**TASK BRIEF:** Look below for the lines from the one with "export CORE_MARGIN = 2" to the one with "export SYNTH_ARGS = -nofsm -noshare", and copy exactly those lines, both ends included.

**RECORDS FOR THIS EXERCISE:**

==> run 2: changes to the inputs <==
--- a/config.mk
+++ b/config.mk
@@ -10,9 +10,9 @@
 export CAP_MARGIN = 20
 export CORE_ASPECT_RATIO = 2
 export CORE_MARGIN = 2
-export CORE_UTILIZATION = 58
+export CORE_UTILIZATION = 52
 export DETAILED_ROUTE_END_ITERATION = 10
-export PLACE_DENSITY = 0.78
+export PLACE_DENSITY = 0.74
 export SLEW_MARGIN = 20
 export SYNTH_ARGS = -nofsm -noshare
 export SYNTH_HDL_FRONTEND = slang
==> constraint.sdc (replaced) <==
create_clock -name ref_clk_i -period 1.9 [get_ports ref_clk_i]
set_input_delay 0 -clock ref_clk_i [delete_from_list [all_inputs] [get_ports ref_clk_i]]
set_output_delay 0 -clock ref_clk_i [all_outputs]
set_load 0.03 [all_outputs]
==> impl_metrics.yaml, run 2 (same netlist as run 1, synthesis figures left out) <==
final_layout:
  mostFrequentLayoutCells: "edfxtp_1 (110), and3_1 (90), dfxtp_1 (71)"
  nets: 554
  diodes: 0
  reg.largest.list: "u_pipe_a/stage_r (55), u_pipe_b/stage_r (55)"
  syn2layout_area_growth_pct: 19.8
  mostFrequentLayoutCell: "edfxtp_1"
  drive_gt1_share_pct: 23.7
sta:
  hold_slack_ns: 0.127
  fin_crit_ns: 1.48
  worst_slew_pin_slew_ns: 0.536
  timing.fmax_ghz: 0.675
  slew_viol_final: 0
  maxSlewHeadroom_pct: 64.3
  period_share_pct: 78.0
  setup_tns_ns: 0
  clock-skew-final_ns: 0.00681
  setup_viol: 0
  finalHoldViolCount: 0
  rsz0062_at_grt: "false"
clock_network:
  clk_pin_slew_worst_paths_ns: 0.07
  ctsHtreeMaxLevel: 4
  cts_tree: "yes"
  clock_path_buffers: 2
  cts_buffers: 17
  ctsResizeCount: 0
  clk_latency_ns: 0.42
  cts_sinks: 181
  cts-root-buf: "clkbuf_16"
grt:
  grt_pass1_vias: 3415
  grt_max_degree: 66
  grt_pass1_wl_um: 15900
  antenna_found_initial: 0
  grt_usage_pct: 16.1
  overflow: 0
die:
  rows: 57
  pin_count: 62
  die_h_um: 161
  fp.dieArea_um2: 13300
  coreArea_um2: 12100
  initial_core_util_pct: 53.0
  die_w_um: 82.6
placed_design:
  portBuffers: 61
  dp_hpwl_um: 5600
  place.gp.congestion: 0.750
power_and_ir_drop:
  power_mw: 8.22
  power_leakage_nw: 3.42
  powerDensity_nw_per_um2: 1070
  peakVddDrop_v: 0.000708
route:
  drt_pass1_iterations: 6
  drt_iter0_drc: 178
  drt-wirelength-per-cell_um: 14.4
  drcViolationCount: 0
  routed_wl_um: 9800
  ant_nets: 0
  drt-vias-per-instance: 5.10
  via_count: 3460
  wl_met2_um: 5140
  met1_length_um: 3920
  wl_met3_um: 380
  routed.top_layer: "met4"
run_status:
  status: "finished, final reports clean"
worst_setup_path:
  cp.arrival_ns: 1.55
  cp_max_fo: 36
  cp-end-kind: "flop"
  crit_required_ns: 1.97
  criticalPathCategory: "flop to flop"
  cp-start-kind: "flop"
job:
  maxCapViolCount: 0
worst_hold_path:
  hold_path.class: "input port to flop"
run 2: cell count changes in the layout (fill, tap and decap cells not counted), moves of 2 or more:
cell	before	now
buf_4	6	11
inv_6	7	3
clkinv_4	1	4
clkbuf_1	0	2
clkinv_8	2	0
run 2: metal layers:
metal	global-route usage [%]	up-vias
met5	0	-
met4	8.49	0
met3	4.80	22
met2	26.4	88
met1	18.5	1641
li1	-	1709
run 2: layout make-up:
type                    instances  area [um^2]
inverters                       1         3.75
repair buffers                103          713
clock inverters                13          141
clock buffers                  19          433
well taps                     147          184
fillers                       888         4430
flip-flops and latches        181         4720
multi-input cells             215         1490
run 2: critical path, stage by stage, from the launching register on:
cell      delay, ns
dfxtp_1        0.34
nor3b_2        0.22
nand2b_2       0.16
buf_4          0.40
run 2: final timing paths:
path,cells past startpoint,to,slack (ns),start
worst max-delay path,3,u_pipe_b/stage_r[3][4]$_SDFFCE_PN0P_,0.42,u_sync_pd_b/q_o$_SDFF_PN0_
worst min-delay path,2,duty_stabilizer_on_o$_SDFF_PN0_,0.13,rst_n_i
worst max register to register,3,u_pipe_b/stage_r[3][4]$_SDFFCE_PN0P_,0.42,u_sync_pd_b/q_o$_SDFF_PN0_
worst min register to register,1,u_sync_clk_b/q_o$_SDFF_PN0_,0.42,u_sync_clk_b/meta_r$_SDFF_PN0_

**THE ANSWER:**
 export CORE_MARGIN = 2
-export CORE_UTILIZATION = 58
+export CORE_UTILIZATION = 52
 export DETAILED_ROUTE_END_ITERATION = 10
-export PLACE_DENSITY = 0.78
+export PLACE_DENSITY = 0.74
 export SLEW_MARGIN = 20
 export SYNTH_ARGS = -nofsm -noshare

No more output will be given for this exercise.